ACTIVITY:
Under this line are the records; write out word for word the part that begins at the line containing "localparam logic [DIM_W-1:0] WIDTH_RST" and ends at the line containing "if (col_q >", and no more.

RECORDS FOR THE TASK:
==> src/tlbb_pkg.sv <==
// shared constants, types and helpers for the text line bounding box
package tlbb_pkg;

  localparam int unsigned MAX_DIM = 4096;
  localparam int unsigned CNT_W   = $clog2(MAX_DIM);
  localparam int unsigned DIM_W   = CNT_W + 1;
  localparam int unsigned RED_W   = 8;
  localparam int unsigned IDX_W   = 1;

  localparam logic [DIM_W-1:0] WIDTH_RST  = DIM_W'(640);
  localparam logic [DIM_W-1:0] HEIGHT_RST = DIM_W'(480);
  localparam logic [DIM_W-1:0] DIM_MAX    = DIM_W'(MAX_DIM);

  typedef enum logic [IDX_W-1:0] {
    REG_IMAGE_WIDTH  = 1'b0,
    REG_IMAGE_HEIGHT = 1'b1
  } reg_idx_e;

  typedef struct packed {
    logic [CNT_W-1:0] left_col;
    logic [CNT_W-1:0] right_col;
    logic [CNT_W-1:0] top_row;
    logic [CNT_W-1:0] bottom_row;
  } box_t;

  typedef struct packed {
    logic emit;
    box_t box;
  } track_res_t;

  // zero reads as one, anything past the maximum reads as the maximum
  function automatic logic [DIM_W-1:0] clamp_dim(input logic [DIM_W-1:0] v);
    logic [DIM_W-1:0] r;
    r = v;
    if (v == '0) begin
      r = DIM_W'(1);
    end else if (v > DIM_MAX) begin
      r = DIM_MAX;
    end
    return r;
  endfunction

endpackage

==> src/tlbb_track.sv <==
// raster position counters and running box update, one pixel per cycle while fire_i is high
module tlbb_track import tlbb_pkg::*; (
  input  logic             clk_i,
  input  logic             rst_ni,
  input  logic             fire_i,
  input  logic [RED_W-1:0] red_level_i,
  input  logic [DIM_W-1:0] width_i,
  input  logic [DIM_W-1:0] height_i,
  output track_res_t       res_o
);

  logic [CNT_W-1:0] col_q, col_d;
  logic [CNT_W-1:0] row_q, row_d;
  logic             open_q, open_d;
  logic             ink_q, ink_d;
  box_t             box_q, box_d;

  logic             is_ink;
  logic [DIM_W-1:0] w_eff, h_eff;
  logic             row_end, frame_end, emit;
  box_t             box_upd;
  logic             open_upd;

  always_comb begin
    is_ink    = (red_level_i == '0);
    w_eff     = clamp_dim(width_i);
    h_eff     = clamp_dim(height_i);
    row_end   = ({1'b0, col_q} + DIM_W'(1)) >= w_eff;
    frame_end = ({1'b0, row_q} + DIM_W'(1)) >= h_eff;

    box_upd  = box_q;
    open_upd = open_q;
    if (is_ink) begin
      if (!open_q) begin
        open_upd           = 1'b1;
        box_upd.left_col   = col_q;
        box_upd.right_col  = col_q;
        box_upd.top_row    = row_q;
        box_upd.bottom_row = row_q;
      end else begin
        if (col_q < box_q.left_col)   box_upd.left_col   = col_q;
        if (col_q > box_q.right_col)  box_upd.right_col  = col_q;
        if (row_q < box_q.top_row)    box_upd.top_row    = row_q;
        if (row_q > box_q.bottom_row) box_upd.bottom_row = row_q;
      end
    end

    // a blank row closes the open box
    emit = row_end && open_upd && !(ink_q || is_ink);

    col_d  = col_q;
    row_d  = row_q;
    ink_d  = ink_q || is_ink;
    open_d = open_upd;
    box_d  = box_upd;
    if (row_end) begin
      ink_d = 1'b0;
      col_d = '0;
      row_d = frame_end ? '0 : row_q + CNT_W'(1);
      // box left open at frame end is dropped
      if (emit || frame_end) begin
        open_d = 1'b0;
        box_d  = '0;
      end
    end else begin
      col_d = col_q + CNT_W'(1);
    end

    res_o.emit = fire_i && emit;
    res_o.box  = box_upd;
  end

  always_ff @(posedge clk_i or negedge rst_ni) begin
    if (!rst_ni) begin
      col_q  <= '0;
      row_q  <= '0;
      open_q <= 1'b0;
      ink_q  <= 1'b0;
      box_q  <= '0;
    end else if (fire_i) begin
      col_q  <= col_d;
      row_q  <= row_d;
      open_q <= open_d;
      ink_q  <= ink_d;
      box_q  <= box_d;
    end
  end

endmodule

TASK RESPONSE:
  localparam logic [DIM_W-1:0] WIDTH_RST  = DIM_W'(640);
  localparam logic [DIM_W-1:0] HEIGHT_RST = DIM_W'(480);
  localparam logic [DIM_W-1:0] DIM_MAX    = DIM_W'(MAX_DIM);

  typedef enum logic [IDX_W-1:0] {
    REG_IMAGE_WIDTH  = 1'b0,
    REG_IMAGE_HEIGHT = 1'b1
  } reg_idx_e;

  typedef struct packed {
    logic [CNT_W-1:0] left_col;
    logic [CNT_W-1:0] right_col;
    logic [CNT_W-1:0] top_row;
    logic [CNT_W-1:0] bottom_row;
  } box_t;

  typedef struct packed {
    logic emit;
    box_t box;
  } track_res_t;

  // zero reads as one, anything past the maximum reads as the maximum
  function automatic logic [DIM_W-1:0] clamp_dim(input logic [DIM_W-1:0] v);
    logic [DIM_W-1:0] r;
    r = v;
    if (v == '0) begin
      r = DIM_W'(1);
    end else if (v > DIM_MAX) begin
      r = DIM_MAX;
    end
    return r;
  endfunction

endpackage

==> src/tlbb_track.sv <==
// raster position counters and running box update, one pixel per cycle while fire_i is high
module tlbb_track import tlbb_pkg::*; (
  input  logic             clk_i,
  input  logic             rst_ni,
  input  logic             fire_i,
  input  logic [RED_W-1:0] red_level_i,
  input  logic [DIM_W-1:0] width_i,
  input  logic [DIM_W-1:0] height_i,
  output track_res_t       res_o
);

  logic [CNT_W-1:0] col_q, col_d;
  logic [CNT_W-1:0] row_q, row_d;
  logic             open_q, open_d;
  logic             ink_q, ink_d;
  box_t             box_q, box_d;

  logic             is_ink;
  logic [DIM_W-1:0] w_eff, h_eff;
  logic             row_end, frame_end, emit;
  box_t             box_upd;
  logic             open_upd;

  always_comb begin
    is_ink    = (red_level_i == '0);
    w_eff     = clamp_dim(width_i);
    h_eff     = clamp_dim(height_i);
    row_end   = ({1'b0, col_q} + DIM_W'(1)) >= w_eff;
    frame_end = ({1'b0, row_q} + DIM_W'(1)) >= h_eff;

    box_upd  = box_q;
    open_upd = open_q;
    if (is_ink) begin
      if (!open_q) begin
        open_upd           = 1'b1;
        box_upd.left_col   = col_q;
        box_upd.right_col  = col_q;
        box_upd.top_row    = row_q;
        box_upd.bottom_row = row_q;
      end else begin
        if (col_q < box_q.left_col)   box_upd.left_col   = col_q;
        if (col_q > box_q.right_col)  box_upd.right_col  = col_q;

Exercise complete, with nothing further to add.